[Data excerpts]

File: src/rtl/hop_pkg.sv
package hop_pkg;

  localparam int WORD_W = 24;

  typedef enum logic [2:0] {
    SQ_IDLE,
    SQ_INIT_A,
    SQ_WAIT_A,
    SQ_INIT_B,
    SQ_WAIT_B,
    SQ_RUN
  } seq_state_t;

  typedef enum logic [1:0] {
    WR_IDLE,
    WR_SHIFT,
    WR_LATCH
  } wr_state_t;

endpackage

File: src/rtl/hop_schedule_table.sv
module hop_schedule_table #(
  parameter int DEPTH  = 8,
  parameter int FW     = 3,
  parameter int WORD_W = 24
) (
  input  logic                     clk,
  input  logic                     we,
  input  logic [$clog2(DEPTH)-1:0] waddr,
  input  logic [WORD_W-1:0]        wword,
  input  logic [FW-1:0]            wfilt,
  input  logic [$clog2(DEPTH)-1:0] raddr,
  output logic [WORD_W-1:0]        rword,
  output logic [FW-1:0]            rfilt
);

  localparam int ENT_W = WORD_W + FW;

  logic [ENT_W-1:0] mem_q [DEPTH];

  always_ff @(posedge clk) begin
    if (we) begin
      mem_q[waddr] <= {wfilt, wword};
    end
  end

  assign rword = mem_q[raddr][WORD_W-1:0];
  assign rfilt = mem_q[raddr][ENT_W-1:WORD_W];

endmodule

File: src/rtl/hop_serial_writer.sv
module hop_serial_writer
  import hop_pkg::*;
#(
  parameter int W = 24
) (
  input  logic         clk,
  input  logic         rst_n,
  input  logic         start,
  input  logic         tgt,
  input  logic [W-1:0] word,
  output logic         busy,
  output logic         cur_tgt,
  output logic         ser_clk,
  output logic         ser_dat,
  output logic [1:0]   ser_le
);

  localparam int BIT_W = $clog2(W);
  localparam logic [BIT_W-1:0] LAST_BIT = BIT_W'(W - 1);

  wr_state_t        st_q, st_d;
  logic [W-1:0]     sr_q, sr_d;
  logic [BIT_W-1:0] bit_q, bit_d;
  logic             ph_q, ph_d;
  logic             tgt_q, tgt_d;

  always_comb begin
    st_d  = st_q;
    sr_d  = sr_q;
    bit_d = bit_q;
    ph_d  = ph_q;
    tgt_d = tgt_q;
    case (st_q)
      WR_IDLE: begin
        if (start) begin
          st_d  = WR_SHIFT;
          sr_d  = word;
          bit_d = '0;
          ph_d  = 1'b0;
          tgt_d = tgt;
        end
      end
      WR_SHIFT: begin
        ph_d = ~ph_q;
        if (ph_q) begin
          sr_d = {sr_q[W-2:0], 1'b0};
          if (bit_q == LAST_BIT) begin
            st_d = WR_LATCH;
          end else begin
            bit_d = bit_q + 1'b1;
          end
        end
      end
      WR_LATCH: st_d = WR_IDLE;
      default:  st_d = WR_IDLE;
    endcase
  end

  always_ff @(posedge clk or negedge rst_n) begin
    if (!rst_n) begin
      st_q  <= WR_IDLE;
      sr_q  <= '0;
      bit_q <= '0;
      ph_q  <= 1'b0;
      tgt_q <= 1'b0;
    end else begin
      st_q  <= st_d;
      sr_q  <= sr_d;
      bit_q <= bit_d;
      ph_q  <= ph_d;
      tgt_q <= tgt_d;
    end
  end

  assign busy    = (st_q != WR_IDLE);
  assign cur_tgt = tgt_q;
  assign ser_clk = (st_q == WR_SHIFT) && ph_q;
  assign ser_dat = (st_q == WR_SHIFT) && sr_q[W-1];
  assign ser_le  = (st_q == WR_LATCH) ? (tgt_q ? 2'b10 : 2'b01) : 2'b00;


  start_idle_chk: assert property (@(posedge clk) disable iff (!rst_n)
    start |-> !busy);


  busy_fall_chk: assert property (@(posedge clk) disable iff (!rst_n)
    $fell(busy) |-> $past(ser_le != 2'b00));


  le_pulse_chk: assert property (@(posedge clk) disable iff (!rst_n)
    (ser_le != 2'b00) |=> (ser_le == 2'b00));

endmodule

File: src/rtl/hop_settle_timer.sv
module hop_settle_timer #(
  parameter int CNT_W = 24
) (
  input  logic             clk,
  input  logic             rst_n,
  input  logic             hold,
  input  logic [CNT_W-1:0] settle_cycles,
  output logic             ready
);

  logic [CNT_W-1:0] cnt_q, cnt_d;
  logic             valid_q, valid_d;

  always_comb begin
    cnt_d   = cnt_q;
    valid_d = valid_q;
    if (hold) begin
      cnt_d   = settle_cycles;
      valid_d = 1'b1;
    end else if (cnt_q != '0) begin
      cnt_d = cnt_q - 1'b1;
    end
  end

  always_ff @(posedge clk or negedge rst_n) begin
    if (!rst_n) begin
      cnt_q   <= '0;
      valid_q <= 1'b0;
    end else begin
      cnt_q   <= cnt_d;
      valid_q <= valid_d;
    end
  end

  assign ready = valid_q && !hold && (cnt_q == '0);


  rdy_keep_chk: assert property (@(posedge clk) disable iff (!rst_n)
    ready |=> (ready || hold));

endmodule

File: src/rtl/hop_sequencer.sv
module hop_sequencer
  import hop_pkg::*;
#(
  parameter int IDX_W = 3,
  parameter int LEN_W = 4,
  parameter int FW    = 3
) (
  input  logic             clk,
  input  logic             rst_n,
  input  logic             run,
  input  logic             hop_req,
  input  logic             err_clr,
  input  logic [LEN_W-1:0] sched_len,
  input  logic             wr_busy,
  input  logic [1:0]       loop_rdy,
  input  logic [FW-1:0]    rd_filt,
  output logic [IDX_W-1:0] rd_idx,
  output logic             wr_start,
  output logic             wr_tgt,
  output logic             sel_b,
  output logic [FW-1:0]    filt_sel,
  output logic             hop_err
);

  seq_state_t       st_q, st_d;
  logic [IDX_W-1:0] idx_q, idx_d;
  logic             sel_q, sel_d;
  logic             armed_q, armed_d;
  logic             err_q, err_d;
  logic [FW-1:0]    filt_a_q, filt_a_d;
  logic [FW-1:0]    filt_b_q, filt_b_d;
  logic             hop_ok;
  logic             tgt_rdy;
  logic [LEN_W-1:0] idx_inc;

  assign tgt_rdy  = sel_q ? loop_rdy[0] : loop_rdy[1];
  assign hop_ok   = (st_q == SQ_RUN) && armed_q && !wr_busy && hop_req;
  assign wr_start = (st_q == SQ_INIT_A) || (st_q == SQ_INIT_B) || hop_ok;
  assign wr_tgt   = (st_q == SQ_RUN) ? sel_q : (st_q == SQ_INIT_B);
  assign idx_inc  = LEN_W'(idx_q) + 1'b1;

  always_comb begin
    st_d     = st_q;
    idx_d    = idx_q;
    sel_d    = sel_q;
    armed_d  = armed_q;
    err_d    = err_q;
    filt_a_d = filt_a_q;
    filt_b_d = filt_b_q;
    case (st_q)
      SQ_IDLE:   if (run) st_d = SQ_INIT_A;
      SQ_INIT_A: st_d = SQ_WAIT_A;
      SQ_WAIT_A: if (!wr_busy) st_d = SQ_INIT_B;
      SQ_INIT_B: st_d = SQ_WAIT_B;
      SQ_WAIT_B: if (!wr_busy) st_d = SQ_RUN;
      SQ_RUN:    if (loop_rdy[0]) armed_d = 1'b1;
      default:   st_d = SQ_IDLE;
    endcase
    if (wr_start) begin
      idx_d = (idx_inc >= sched_len) ? '0 : IDX_W'(idx_inc);
      if (wr_tgt) filt_b_d = rd_filt;
      else        filt_a_d = rd_filt;
    end
    if (hop_ok) begin
      sel_d = ~sel_q;
    end
    if (hop_ok && !tgt_rdy) begin
      err_d = 1'b1;
    end else if (err_clr) begin
      err_d = 1'b0;
    end
  end

  always_ff @(posedge clk or negedge rst_n) begin
    if (!rst_n) begin
      st_q     <= SQ_IDLE;
      idx_q    <= '0;
      sel_q    <= 1'b0;
      armed_q  <= 1'b0;
      err_q    <= 1'b0;
      filt_a_q <= '0;
      filt_b_q <= '0;
    end else begin
      st_q     <= st_d;
      idx_q    <= idx_d;
      sel_q    <= sel_d;
      armed_q  <= armed_d;
      err_q    <= err_d;
      filt_a_q <= filt_a_d;
      filt_b_q <= filt_b_d;
    end
  end

  assign rd_idx   = idx_q;
  assign sel_b    = sel_q;
  assign hop_err  = err_q;
  assign filt_sel = sel_q ? filt_b_q : filt_a_q;


  sel_hold_chk: assert property (@(posedge clk) disable iff (!rst_n)
    !$stable(sel_b) |-> ($past(hop_req) && !$past(wr_busy)));


  hop_busy_chk: assert property (@(posedge clk) disable iff (!rst_n)
    !$stable(sel_b) |-> wr_busy);


  err_rise_chk: assert property (@(posedge clk) disable iff (!rst_n)
    $rose(hop_err) |-> $past(hop_req));


  err_keep_chk: assert property (@(posedge clk) disable iff (!rst_n)
    (hop_err && !err_clr) |=> hop_err);

endmodule

File: src/rtl/hop_pingpong_ctrl.sv
module hop_pingpong_ctrl
  import hop_pkg::*;
#(
  parameter int DEPTH = 8,
  parameter int FW    = 3,
  parameter int CNT_W = 24
) (
  input  logic                       clk,
  input  logic                       rst_n,
  input  logic                       run,
  input  logic                       tbl_we,
  input  logic [$clog2(DEPTH)-1:0]   tbl_addr,
  input  logic [23:0]                tbl_word,
  input  logic [FW-1:0]              tbl_filt,
  input  logic [$clog2(DEPTH+1)-1:0] sched_len,
  input  logic [CNT_W-1:0]           settle_cycles,
  input  logic                       hop_req,
  input  logic                       err_clr,
  output logic                       sel_b,
  output logic [FW-1:0]              filt_sel,
  output logic [1:0]                 loop_rdy,
  output logic                       prog_busy,
  output logic                       hop_err,
  output logic                       ser_clk,
  output logic                       ser_dat,
  output logic [1:0]                 ser_le
);

  localparam int IDX_W = $clog2(DEPTH);
  localparam int LEN_W = $clog2(DEPTH + 1);

  logic [1:0]        rst_pipe_q;
  logic              rst_int_n;
  logic [IDX_W-1:0]  rd_idx;
  logic [WORD_W-1:0] rd_word;
  logic [FW-1:0]     rd_filt;
  logic              wr_start;
  logic              wr_tgt;
  logic              wr_busy;
  logic              wr_cur_tgt;

  always_ff @(posedge clk or negedge rst_n) begin
    if (!rst_n) begin
      rst_pipe_q <= 2'b00;
    end else begin
      rst_pipe_q <= {rst_pipe_q[0], 1'b1};
    end
  end
  assign rst_int_n = rst_pipe_q[1];

  hop_schedule_table #(.DEPTH(DEPTH), .FW(FW), .WORD_W(WORD_W)) i_table (
    .clk   (clk),
    .we    (tbl_we),
    .waddr (tbl_addr),
    .wword (tbl_word),
    .wfilt (tbl_filt),
    .raddr (rd_idx),
    .rword (rd_word),
    .rfilt (rd_filt)
  );

  hop_sequencer #(.IDX_W(IDX_W), .LEN_W(LEN_W), .FW(FW)) i_seq (
    .clk       (clk),
    .rst_n     (rst_int_n),
    .run       (run),
    .hop_req   (hop_req),
    .err_clr   (err_clr),
    .sched_len (sched_len),
    .wr_busy   (wr_busy),
    .loop_rdy  (loop_rdy),
    .rd_filt   (rd_filt),
    .rd_idx    (rd_idx),
    .wr_start  (wr_start),
    .wr_tgt    (wr_tgt),
    .sel_b     (sel_b),
    .filt_sel  (filt_sel),
    .hop_err   (hop_err)
  );

  hop_serial_writer #(.W(WORD_W)) i_writer (
    .clk     (clk),
    .rst_n   (rst_int_n),
    .start   (wr_start),
    .tgt     (wr_tgt),
    .word    (rd_word),
    .busy    (wr_busy),
    .cur_tgt (wr_cur_tgt),
    .ser_clk (ser_clk),
    .ser_dat (ser_dat),
    .ser_le  (ser_le)
  );

  for (genvar k = 0; k < 2; k++) begin : g_loop
    hop_settle_timer #(.CNT_W(CNT_W)) i_timer (
      .clk           (clk),
      .rst_n         (rst_int_n),
      .hold          (wr_busy && (wr_cur_tgt == 1'(k))),
      .settle_cycles (settle_cycles),
      .ready         (loop_rdy[k])
    );
  end

  assign prog_busy = wr_busy;

endmodule

File: config.mk
export PLATFORM = sky130hd
export DESIGN_NAME = hop_pingpong_ctrl
export DESIGN_NICKNAME = d
export VERILOG_FILES = /design/src/rtl/hop_pkg.sv /design/src/rtl/hop_schedule_table.sv /design/src/rtl/hop_serial_writer.sv /design/src/rtl/hop_settle_timer.sv /design/src/rtl/hop_sequencer.sv /design/src/rtl/hop_pingpong_ctrl.sv
export SDC_FILE = /design/constraint.sdc
export NUM_CORES = 1
export LEC_CHECK = 0
export ABC_AREA = 0
export BUFFER_PORTS_ARGS = -buffer_cell sky130_fd_sc_hd__buf_2
export CAP_MARGIN = 25
export CORE_UTILIZATION = 55
export DETAILED_ROUTE_END_ITERATION = 12
export GPL_TIMING_DRIVEN = 0
export PLACE_DENSITY_LB_ADDON = 0.1
export SYNTH_ARGS = -nofsm -noshare
export SYNTH_HDL_FRONTEND = slang
export SYNTH_SLANG_ARGS = --single-unit
File: constraint.sdc
create_clock -name clk -period 3.2 [get_ports clk]
set_input_delay 0 -clock clk [delete_from_list [all_inputs] [get_ports clk]]
set_output_delay 0 -clock clk [all_outputs]
set_load 0.01 [all_outputs]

[Your assignment]
Restate the data word for word. Begin at its first line, end at the line that contains "localparam int ENT_W = WORD_W + FW;", and include both.

[Response for this exercise]
File: src/rtl/hop_pkg.sv
package hop_pkg;

  localparam int WORD_W = 24;

  typedef enum logic [2:0] {
    SQ_IDLE,
    SQ_INIT_A,
    SQ_WAIT_A,
    SQ_INIT_B,
    SQ_WAIT_B,
    SQ_RUN
  } seq_state_t;

  typedef enum logic [1:0] {
    WR_IDLE,
    WR_SHIFT,
    WR_LATCH
  } wr_state_t;

endpackage

File: src/rtl/hop_schedule_table.sv
module hop_schedule_table #(
  parameter int DEPTH  = 8,
  parameter int FW     = 3,
  parameter int WORD_W = 24
) (
  input  logic                     clk,
  input  logic                     we,
  input  logic [$clog2(DEPTH)-1:0] waddr,
  input  logic [WORD_W-1:0]        wword,
  input  logic [FW-1:0]            wfilt,
  input  logic [$clog2(DEPTH)-1:0] raddr,
  output logic [WORD_W-1:0]        rword,
  output logic [FW-1:0]            rfilt
);

  localparam int ENT_W = WORD_W + FW;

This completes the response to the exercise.